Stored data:

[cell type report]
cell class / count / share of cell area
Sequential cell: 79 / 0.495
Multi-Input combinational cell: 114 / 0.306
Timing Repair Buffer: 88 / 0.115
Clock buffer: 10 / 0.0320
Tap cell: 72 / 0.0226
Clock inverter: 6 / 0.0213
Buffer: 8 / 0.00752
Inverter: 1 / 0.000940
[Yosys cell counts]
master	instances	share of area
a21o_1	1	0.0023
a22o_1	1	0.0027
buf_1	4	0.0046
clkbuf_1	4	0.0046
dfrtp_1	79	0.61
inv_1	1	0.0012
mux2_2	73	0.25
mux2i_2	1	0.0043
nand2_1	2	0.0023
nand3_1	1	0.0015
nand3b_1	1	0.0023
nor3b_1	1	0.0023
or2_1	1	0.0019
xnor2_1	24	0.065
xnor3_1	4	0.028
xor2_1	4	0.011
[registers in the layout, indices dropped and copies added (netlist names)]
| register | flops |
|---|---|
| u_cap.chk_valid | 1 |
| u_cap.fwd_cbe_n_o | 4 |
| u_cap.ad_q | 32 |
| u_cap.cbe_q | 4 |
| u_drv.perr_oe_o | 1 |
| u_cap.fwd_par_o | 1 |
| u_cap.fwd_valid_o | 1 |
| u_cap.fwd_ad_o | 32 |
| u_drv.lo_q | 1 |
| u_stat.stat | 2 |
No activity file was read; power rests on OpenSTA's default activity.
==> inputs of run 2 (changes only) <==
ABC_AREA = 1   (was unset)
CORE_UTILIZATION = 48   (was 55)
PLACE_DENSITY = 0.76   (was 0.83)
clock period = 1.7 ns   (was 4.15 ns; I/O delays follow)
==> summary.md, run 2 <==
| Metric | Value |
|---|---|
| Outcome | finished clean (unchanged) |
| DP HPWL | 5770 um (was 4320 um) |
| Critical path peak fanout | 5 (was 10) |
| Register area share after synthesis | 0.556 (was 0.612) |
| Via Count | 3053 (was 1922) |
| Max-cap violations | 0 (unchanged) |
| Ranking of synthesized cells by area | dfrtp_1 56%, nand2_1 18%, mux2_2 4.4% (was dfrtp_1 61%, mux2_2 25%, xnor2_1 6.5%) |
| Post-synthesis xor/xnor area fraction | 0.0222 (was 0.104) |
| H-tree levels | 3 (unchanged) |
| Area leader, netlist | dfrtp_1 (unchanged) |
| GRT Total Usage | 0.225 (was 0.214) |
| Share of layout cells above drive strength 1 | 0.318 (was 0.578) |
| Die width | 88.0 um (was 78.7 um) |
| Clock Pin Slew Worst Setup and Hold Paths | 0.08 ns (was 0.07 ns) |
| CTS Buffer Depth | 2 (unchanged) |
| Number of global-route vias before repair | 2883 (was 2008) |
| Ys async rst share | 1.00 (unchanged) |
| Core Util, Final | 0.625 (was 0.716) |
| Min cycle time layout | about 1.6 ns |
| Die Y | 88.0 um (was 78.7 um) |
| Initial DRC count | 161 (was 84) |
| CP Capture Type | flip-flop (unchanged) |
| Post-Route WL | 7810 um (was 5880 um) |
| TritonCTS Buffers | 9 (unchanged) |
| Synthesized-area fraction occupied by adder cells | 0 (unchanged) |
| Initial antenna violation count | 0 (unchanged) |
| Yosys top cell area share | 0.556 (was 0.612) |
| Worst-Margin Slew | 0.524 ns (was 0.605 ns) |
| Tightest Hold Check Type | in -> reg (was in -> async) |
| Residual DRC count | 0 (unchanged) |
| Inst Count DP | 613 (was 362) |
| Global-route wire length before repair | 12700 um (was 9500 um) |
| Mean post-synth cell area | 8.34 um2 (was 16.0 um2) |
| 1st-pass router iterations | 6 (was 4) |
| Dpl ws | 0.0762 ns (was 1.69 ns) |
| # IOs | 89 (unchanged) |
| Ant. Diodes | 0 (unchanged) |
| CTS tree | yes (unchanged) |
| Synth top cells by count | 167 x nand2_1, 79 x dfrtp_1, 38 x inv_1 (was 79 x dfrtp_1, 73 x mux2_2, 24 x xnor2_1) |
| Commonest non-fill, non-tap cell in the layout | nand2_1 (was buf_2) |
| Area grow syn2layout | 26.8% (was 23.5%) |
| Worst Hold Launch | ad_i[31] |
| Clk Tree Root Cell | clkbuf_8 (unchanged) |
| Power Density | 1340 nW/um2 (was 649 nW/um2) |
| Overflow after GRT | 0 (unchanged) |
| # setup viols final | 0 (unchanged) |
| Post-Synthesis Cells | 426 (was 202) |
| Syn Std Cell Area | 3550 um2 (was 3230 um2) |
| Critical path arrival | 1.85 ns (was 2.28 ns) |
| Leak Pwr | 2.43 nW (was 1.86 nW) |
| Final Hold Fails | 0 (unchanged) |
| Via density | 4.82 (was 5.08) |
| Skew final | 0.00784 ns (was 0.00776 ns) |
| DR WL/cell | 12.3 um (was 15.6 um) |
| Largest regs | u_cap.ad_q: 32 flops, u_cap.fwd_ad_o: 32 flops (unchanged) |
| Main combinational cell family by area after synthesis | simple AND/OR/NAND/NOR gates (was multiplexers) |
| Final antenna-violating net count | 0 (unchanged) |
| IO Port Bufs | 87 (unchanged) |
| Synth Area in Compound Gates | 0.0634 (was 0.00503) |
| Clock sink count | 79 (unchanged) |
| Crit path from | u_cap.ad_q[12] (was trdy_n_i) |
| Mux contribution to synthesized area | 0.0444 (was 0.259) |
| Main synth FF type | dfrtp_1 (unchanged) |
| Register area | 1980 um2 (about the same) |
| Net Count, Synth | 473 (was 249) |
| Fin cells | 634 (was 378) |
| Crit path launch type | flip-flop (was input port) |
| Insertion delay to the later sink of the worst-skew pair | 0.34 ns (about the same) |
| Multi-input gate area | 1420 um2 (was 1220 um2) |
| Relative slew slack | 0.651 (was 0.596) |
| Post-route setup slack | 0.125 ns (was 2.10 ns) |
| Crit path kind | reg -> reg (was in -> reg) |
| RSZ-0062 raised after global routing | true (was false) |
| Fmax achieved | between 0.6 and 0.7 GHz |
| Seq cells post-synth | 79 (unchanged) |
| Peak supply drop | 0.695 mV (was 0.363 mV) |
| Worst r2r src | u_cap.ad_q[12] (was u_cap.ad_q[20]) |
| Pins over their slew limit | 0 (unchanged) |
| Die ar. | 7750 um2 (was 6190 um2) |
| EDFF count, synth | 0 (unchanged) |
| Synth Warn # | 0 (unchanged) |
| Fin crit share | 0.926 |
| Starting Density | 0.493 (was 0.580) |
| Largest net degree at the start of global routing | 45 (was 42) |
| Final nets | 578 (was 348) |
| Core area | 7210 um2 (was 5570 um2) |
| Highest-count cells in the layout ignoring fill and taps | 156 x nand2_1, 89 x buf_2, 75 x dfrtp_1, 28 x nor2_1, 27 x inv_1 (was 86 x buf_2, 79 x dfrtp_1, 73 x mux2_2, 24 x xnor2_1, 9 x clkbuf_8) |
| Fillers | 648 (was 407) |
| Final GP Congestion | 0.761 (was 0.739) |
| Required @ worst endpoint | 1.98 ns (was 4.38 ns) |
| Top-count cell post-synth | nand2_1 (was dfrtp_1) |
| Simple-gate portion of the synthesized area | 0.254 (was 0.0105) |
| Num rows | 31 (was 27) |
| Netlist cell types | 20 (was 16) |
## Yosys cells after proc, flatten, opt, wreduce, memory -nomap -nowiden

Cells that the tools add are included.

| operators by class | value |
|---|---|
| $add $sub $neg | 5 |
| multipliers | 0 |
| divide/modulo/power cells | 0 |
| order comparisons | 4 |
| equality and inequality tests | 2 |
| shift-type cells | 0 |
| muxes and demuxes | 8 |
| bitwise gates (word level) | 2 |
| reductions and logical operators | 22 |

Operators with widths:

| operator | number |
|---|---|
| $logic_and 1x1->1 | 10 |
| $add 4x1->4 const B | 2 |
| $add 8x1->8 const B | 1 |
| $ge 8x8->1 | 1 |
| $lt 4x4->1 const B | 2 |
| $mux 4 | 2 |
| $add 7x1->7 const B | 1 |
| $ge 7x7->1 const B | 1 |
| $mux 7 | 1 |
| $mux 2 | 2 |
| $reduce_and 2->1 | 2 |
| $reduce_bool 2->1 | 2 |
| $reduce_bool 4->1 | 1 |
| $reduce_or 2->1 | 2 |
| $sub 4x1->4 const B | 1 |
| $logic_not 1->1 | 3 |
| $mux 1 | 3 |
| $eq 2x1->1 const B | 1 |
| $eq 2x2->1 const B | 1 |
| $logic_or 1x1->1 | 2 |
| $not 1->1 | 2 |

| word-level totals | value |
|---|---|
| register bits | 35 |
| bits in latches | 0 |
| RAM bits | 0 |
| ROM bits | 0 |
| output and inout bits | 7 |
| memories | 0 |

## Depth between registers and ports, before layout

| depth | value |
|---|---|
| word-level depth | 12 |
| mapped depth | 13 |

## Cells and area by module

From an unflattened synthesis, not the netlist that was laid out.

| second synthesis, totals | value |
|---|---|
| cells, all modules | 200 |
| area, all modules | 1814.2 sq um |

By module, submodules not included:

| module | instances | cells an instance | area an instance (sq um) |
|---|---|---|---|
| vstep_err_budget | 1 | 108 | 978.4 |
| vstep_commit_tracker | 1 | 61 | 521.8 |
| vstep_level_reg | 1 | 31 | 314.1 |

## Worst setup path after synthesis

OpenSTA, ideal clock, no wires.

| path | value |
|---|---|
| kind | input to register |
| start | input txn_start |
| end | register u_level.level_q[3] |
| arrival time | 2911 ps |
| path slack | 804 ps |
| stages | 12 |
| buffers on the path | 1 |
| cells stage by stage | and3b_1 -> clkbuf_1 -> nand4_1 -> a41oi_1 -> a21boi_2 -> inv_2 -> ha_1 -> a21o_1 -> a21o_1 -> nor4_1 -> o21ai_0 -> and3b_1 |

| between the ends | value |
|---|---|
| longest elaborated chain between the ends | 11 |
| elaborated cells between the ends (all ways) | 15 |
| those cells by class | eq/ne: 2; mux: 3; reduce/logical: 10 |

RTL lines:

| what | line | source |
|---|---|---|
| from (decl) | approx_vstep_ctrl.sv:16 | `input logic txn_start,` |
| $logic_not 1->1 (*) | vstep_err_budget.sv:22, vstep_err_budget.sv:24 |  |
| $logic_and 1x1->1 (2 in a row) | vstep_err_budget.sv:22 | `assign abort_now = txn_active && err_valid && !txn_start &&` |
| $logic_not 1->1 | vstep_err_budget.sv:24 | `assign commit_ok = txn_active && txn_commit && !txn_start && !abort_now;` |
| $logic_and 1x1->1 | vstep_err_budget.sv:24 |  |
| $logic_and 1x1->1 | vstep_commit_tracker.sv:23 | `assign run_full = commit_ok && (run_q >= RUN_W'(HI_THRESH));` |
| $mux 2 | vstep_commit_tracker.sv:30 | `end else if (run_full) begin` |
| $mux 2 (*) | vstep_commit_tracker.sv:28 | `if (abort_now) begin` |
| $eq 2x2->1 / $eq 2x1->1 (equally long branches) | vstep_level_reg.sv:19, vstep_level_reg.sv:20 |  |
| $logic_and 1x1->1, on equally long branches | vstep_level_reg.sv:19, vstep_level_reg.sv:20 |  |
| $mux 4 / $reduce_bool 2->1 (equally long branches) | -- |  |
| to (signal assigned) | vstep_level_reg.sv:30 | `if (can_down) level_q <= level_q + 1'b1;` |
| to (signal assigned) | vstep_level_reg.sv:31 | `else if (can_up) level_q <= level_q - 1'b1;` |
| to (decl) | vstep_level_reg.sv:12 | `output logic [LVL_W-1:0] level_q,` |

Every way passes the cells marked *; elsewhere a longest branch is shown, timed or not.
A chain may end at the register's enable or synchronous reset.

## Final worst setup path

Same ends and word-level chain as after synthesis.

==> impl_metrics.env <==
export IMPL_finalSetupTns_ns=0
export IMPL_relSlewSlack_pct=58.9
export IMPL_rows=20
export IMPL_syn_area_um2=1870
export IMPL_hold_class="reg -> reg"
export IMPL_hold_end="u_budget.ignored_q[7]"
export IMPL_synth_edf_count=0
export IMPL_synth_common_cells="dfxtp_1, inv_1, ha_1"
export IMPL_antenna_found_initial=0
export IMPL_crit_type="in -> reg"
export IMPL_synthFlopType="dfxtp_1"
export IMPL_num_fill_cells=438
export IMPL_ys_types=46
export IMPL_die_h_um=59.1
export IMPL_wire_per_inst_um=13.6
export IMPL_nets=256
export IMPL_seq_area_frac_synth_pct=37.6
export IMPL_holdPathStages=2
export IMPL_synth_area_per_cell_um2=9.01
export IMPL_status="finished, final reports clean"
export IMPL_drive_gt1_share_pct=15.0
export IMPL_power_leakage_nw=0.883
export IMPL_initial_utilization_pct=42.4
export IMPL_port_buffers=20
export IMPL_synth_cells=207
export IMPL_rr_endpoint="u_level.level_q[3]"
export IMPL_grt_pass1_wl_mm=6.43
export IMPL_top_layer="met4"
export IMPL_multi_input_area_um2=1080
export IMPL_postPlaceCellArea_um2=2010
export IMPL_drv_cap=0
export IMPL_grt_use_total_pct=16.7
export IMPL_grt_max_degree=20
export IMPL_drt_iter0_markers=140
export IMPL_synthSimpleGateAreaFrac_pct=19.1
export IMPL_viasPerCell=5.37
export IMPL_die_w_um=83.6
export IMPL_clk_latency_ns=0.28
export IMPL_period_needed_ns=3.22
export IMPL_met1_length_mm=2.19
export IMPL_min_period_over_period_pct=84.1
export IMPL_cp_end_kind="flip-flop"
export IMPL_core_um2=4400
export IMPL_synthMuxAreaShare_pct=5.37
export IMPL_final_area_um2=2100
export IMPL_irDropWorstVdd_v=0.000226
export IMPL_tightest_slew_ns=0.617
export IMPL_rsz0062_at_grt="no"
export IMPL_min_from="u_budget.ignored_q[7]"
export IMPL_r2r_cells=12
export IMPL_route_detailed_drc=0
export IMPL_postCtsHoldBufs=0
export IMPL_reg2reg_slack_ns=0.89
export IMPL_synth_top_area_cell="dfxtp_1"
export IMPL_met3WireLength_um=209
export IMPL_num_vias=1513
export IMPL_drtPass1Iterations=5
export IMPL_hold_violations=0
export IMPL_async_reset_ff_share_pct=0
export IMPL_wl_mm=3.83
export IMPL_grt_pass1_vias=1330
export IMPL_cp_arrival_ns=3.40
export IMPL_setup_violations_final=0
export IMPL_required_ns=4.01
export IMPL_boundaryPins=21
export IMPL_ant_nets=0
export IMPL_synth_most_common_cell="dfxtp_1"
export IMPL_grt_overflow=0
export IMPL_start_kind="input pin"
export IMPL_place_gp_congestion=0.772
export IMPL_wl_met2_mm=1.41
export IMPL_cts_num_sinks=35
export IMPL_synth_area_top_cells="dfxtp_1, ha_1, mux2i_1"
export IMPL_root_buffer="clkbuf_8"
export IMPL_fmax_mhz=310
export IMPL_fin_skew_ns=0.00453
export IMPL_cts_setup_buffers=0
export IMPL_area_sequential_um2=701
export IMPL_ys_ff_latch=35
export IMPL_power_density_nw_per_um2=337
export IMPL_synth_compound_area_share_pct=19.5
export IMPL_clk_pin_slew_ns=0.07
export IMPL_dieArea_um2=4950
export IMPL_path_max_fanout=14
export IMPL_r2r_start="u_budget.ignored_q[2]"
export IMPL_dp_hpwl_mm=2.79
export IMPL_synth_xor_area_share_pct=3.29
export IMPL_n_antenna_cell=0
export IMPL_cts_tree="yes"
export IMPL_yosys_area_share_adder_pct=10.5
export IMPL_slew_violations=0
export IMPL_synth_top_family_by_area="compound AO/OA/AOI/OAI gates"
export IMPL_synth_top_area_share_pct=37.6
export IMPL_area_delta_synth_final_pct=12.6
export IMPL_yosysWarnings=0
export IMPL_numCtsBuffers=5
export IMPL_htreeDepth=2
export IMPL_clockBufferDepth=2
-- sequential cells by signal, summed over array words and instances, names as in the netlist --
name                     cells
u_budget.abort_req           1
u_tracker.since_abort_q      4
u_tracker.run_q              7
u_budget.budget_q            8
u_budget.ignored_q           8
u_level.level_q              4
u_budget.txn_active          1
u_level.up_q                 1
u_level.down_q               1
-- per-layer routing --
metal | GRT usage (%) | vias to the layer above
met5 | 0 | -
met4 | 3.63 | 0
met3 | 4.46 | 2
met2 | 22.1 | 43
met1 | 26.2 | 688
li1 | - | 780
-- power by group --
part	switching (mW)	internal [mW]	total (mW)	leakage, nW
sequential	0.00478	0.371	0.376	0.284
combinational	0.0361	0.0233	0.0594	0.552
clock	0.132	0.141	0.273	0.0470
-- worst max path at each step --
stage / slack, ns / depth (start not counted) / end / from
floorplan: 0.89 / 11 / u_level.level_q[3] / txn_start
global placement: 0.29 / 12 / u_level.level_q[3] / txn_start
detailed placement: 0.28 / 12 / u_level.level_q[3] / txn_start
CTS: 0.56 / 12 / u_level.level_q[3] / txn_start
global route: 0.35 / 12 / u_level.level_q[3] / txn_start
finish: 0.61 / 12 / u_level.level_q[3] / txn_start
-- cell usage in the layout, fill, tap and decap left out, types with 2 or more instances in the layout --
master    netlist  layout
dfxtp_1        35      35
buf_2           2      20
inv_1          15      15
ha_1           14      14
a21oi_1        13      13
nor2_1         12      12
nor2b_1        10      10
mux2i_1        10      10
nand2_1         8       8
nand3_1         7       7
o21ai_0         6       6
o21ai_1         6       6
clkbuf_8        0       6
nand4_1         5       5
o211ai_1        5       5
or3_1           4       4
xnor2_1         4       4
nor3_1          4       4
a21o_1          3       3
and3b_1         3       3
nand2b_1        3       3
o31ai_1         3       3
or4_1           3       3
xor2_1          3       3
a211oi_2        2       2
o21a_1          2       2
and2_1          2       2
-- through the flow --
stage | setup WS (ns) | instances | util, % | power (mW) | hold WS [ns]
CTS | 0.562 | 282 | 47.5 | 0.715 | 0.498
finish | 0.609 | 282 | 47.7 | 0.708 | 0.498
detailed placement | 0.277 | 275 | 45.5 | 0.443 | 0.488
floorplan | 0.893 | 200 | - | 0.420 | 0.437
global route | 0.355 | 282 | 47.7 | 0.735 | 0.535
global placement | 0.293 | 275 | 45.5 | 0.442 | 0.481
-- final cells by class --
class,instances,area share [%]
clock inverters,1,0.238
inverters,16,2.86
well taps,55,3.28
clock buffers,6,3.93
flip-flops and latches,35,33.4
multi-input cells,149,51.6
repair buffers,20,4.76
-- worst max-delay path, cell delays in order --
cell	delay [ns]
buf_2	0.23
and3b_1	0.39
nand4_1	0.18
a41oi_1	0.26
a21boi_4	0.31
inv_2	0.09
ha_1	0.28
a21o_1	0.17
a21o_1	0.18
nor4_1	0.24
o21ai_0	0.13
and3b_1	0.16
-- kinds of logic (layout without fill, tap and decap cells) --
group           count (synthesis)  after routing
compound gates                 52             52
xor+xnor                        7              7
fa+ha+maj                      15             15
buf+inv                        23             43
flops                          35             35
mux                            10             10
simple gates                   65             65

Your task:
From the entries above, give again exactly the lines running from the line with "export IMPL_final_area_um2=2100" to the line with "export IMPL_fin_skew_ns=0.00453"; include both of those lines.

Task solution:
export IMPL_final_area_um2=2100
export IMPL_irDropWorstVdd_v=0.000226
export IMPL_tightest_slew_ns=0.617
export IMPL_rsz0062_at_grt="no"
export IMPL_min_from="u_budget.ignored_q[7]"
export IMPL_r2r_cells=12
export IMPL_route_detailed_drc=0
export IMPL_postCtsHoldBufs=0
export IMPL_reg2reg_slack_ns=0.89
export IMPL_synth_top_area_cell="dfxtp_1"
export IMPL_met3WireLength_um=209
export IMPL_num_vias=1513
export IMPL_drtPass1Iterations=5
export IMPL_hold_violations=0
export IMPL_async_reset_ff_share_pct=0
export IMPL_wl_mm=3.83
export IMPL_grt_pass1_vias=1330
export IMPL_cp_arrival_ns=3.40
export IMPL_setup_violations_final=0
export IMPL_required_ns=4.01
export IMPL_boundaryPins=21
export IMPL_ant_nets=0
export IMPL_synth_most_common_cell="dfxtp_1"
export IMPL_grt_overflow=0
export IMPL_start_kind="input pin"
export IMPL_place_gp_congestion=0.772
export IMPL_wl_met2_mm=1.41
export IMPL_cts_num_sinks=35
export IMPL_synth_area_top_cells="dfxtp_1, ha_1, mux2i_1"
export IMPL_root_buffer="clkbuf_8"
export IMPL_fmax_mhz=310
export IMPL_fin_skew_ns=0.00453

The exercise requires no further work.